Saved data entries
§
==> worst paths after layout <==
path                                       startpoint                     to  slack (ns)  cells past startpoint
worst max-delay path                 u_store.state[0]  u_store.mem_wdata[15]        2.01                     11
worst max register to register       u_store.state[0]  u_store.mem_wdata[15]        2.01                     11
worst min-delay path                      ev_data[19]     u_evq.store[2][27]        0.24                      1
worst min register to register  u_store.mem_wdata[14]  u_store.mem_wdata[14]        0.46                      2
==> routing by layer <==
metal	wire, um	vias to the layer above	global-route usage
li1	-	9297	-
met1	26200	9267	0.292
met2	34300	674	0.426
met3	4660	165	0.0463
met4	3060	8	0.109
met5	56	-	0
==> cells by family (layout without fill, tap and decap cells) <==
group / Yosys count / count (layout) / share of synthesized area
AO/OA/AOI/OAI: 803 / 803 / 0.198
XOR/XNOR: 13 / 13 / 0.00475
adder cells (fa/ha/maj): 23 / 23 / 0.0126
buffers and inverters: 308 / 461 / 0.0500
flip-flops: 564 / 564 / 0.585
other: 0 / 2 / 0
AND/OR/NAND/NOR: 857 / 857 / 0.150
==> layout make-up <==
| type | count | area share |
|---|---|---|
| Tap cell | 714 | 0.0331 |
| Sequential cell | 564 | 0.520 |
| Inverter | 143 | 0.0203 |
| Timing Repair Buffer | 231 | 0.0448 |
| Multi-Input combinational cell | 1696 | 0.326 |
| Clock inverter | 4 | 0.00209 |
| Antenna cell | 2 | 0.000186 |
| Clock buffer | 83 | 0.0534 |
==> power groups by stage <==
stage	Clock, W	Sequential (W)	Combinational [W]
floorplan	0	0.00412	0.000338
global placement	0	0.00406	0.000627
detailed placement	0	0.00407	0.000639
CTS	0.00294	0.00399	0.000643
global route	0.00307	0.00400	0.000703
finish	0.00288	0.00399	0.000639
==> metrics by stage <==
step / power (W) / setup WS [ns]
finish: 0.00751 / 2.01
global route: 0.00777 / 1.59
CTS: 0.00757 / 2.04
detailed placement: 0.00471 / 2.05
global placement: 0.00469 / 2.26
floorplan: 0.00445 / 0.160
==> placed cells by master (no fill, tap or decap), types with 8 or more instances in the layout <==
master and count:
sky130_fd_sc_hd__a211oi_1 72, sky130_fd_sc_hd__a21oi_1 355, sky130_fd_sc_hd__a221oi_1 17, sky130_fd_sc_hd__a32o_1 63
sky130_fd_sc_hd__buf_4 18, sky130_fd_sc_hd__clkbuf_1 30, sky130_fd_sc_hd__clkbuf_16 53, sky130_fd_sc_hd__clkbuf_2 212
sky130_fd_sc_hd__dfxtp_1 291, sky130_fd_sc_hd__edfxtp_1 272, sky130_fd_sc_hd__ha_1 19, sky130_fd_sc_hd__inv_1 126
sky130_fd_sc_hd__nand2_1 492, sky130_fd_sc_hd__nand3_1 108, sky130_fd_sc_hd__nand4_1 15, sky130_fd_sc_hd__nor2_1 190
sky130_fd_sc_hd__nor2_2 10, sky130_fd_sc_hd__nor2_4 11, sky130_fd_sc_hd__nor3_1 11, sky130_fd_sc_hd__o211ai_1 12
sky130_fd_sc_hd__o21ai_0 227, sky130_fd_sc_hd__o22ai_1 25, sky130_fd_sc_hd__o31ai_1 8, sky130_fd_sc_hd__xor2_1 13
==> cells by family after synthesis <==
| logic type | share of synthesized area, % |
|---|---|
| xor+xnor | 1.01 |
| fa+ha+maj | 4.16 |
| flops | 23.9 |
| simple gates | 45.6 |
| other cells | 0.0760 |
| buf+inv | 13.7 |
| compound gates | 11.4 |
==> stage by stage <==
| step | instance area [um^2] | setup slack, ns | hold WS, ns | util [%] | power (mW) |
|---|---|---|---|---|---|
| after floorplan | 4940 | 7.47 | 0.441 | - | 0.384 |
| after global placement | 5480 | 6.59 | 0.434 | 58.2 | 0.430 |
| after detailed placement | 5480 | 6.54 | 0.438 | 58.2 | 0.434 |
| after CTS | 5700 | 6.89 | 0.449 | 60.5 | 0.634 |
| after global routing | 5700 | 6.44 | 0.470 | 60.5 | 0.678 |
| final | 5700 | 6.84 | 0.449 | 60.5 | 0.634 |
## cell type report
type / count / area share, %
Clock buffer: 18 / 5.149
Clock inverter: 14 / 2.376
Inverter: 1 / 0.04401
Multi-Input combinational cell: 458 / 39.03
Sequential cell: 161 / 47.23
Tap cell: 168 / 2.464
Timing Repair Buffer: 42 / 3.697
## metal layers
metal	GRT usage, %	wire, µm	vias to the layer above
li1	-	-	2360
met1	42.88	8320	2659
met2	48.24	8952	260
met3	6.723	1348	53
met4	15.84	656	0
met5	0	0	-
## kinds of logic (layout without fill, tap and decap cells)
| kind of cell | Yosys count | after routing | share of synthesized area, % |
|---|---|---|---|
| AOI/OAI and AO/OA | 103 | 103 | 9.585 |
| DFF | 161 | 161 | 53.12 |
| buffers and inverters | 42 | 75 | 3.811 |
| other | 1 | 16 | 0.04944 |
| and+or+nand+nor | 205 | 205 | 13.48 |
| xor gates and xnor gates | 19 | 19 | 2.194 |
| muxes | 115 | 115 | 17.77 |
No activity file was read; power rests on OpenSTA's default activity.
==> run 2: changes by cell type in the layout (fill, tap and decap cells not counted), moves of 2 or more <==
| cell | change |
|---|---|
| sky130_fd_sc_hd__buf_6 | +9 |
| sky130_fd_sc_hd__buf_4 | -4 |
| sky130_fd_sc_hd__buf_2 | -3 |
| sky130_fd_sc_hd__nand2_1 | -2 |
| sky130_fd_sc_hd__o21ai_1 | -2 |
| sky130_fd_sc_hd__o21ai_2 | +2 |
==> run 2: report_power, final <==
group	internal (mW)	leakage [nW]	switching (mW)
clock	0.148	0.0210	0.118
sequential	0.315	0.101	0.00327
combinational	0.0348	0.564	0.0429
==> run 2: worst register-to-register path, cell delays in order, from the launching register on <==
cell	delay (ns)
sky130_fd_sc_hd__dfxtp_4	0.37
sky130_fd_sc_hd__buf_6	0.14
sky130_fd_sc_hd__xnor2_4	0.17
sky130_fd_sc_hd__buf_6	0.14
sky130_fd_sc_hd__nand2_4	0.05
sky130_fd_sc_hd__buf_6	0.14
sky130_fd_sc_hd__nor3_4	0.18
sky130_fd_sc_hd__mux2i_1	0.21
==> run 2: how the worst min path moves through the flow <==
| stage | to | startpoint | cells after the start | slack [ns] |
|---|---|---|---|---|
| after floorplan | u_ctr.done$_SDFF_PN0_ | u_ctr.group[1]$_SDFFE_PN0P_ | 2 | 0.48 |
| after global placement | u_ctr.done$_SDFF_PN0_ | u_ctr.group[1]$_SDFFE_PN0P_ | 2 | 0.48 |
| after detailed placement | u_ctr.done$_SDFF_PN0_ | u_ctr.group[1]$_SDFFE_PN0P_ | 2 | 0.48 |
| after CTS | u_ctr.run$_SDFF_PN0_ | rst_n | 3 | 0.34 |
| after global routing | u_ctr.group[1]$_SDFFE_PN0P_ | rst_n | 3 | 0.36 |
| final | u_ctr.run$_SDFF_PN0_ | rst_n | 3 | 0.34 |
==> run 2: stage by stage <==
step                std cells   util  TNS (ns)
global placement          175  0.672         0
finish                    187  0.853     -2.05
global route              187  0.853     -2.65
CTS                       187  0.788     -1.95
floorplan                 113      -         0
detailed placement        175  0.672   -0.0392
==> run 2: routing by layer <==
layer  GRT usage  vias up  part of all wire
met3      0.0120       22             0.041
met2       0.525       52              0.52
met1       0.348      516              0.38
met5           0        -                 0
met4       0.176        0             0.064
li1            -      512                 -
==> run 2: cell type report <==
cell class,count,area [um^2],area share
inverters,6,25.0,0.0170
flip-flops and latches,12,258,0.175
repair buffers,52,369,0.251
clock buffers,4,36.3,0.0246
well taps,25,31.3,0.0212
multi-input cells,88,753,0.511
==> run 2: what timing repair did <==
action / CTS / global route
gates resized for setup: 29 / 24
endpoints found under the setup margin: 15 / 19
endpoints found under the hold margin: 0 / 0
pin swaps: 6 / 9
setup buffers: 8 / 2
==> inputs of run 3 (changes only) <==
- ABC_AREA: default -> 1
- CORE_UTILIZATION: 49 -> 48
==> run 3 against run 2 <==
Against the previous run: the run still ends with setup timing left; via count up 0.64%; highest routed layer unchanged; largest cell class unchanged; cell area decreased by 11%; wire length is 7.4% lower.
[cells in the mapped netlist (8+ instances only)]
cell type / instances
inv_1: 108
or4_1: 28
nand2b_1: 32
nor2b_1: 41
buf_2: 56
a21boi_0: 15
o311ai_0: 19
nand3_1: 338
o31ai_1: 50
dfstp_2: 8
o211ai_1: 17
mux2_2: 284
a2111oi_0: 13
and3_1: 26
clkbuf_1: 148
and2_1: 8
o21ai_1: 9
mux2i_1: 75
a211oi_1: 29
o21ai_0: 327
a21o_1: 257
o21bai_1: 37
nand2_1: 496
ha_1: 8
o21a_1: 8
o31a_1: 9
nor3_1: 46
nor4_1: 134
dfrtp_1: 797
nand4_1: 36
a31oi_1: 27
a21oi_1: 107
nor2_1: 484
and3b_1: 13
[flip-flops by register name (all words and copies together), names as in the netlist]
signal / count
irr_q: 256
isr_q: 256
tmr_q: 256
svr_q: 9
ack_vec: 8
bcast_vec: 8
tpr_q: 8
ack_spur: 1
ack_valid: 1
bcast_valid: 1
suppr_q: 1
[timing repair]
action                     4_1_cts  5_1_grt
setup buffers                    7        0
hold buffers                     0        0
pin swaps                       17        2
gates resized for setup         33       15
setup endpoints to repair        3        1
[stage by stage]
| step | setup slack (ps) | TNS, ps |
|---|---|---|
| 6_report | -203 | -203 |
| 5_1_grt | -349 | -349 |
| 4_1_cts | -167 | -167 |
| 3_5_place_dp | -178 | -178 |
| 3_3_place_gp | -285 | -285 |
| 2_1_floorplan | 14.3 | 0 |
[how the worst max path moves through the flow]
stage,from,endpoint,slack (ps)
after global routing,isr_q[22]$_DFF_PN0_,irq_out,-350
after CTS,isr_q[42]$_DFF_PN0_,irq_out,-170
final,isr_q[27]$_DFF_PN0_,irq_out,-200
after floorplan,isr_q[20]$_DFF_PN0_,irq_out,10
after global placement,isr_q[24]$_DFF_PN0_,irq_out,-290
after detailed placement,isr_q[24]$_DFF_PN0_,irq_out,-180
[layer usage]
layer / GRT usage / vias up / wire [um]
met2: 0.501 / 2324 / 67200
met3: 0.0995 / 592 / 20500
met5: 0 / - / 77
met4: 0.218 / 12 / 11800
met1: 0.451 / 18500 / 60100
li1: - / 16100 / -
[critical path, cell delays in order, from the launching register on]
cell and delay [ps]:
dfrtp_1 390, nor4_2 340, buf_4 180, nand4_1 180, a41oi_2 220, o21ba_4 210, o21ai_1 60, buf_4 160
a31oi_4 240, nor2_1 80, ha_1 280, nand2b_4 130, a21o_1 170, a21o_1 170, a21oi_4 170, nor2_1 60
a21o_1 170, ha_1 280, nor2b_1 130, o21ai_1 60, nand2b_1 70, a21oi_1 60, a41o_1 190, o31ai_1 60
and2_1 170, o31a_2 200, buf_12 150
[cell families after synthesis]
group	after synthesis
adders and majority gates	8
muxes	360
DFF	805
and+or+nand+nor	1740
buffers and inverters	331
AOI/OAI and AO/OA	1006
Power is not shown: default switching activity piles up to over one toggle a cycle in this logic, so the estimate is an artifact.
§
| Task statement |
Note each line of the entries that has "moves" in it, and copy those lines.

| Solved exercise |
==> run 2: changes by cell type in the layout (fill, tap and decap cells not counted), moves of 2 or more <==
==> run 2: how the worst min path moves through the flow <==
[how the worst max path moves through the flow]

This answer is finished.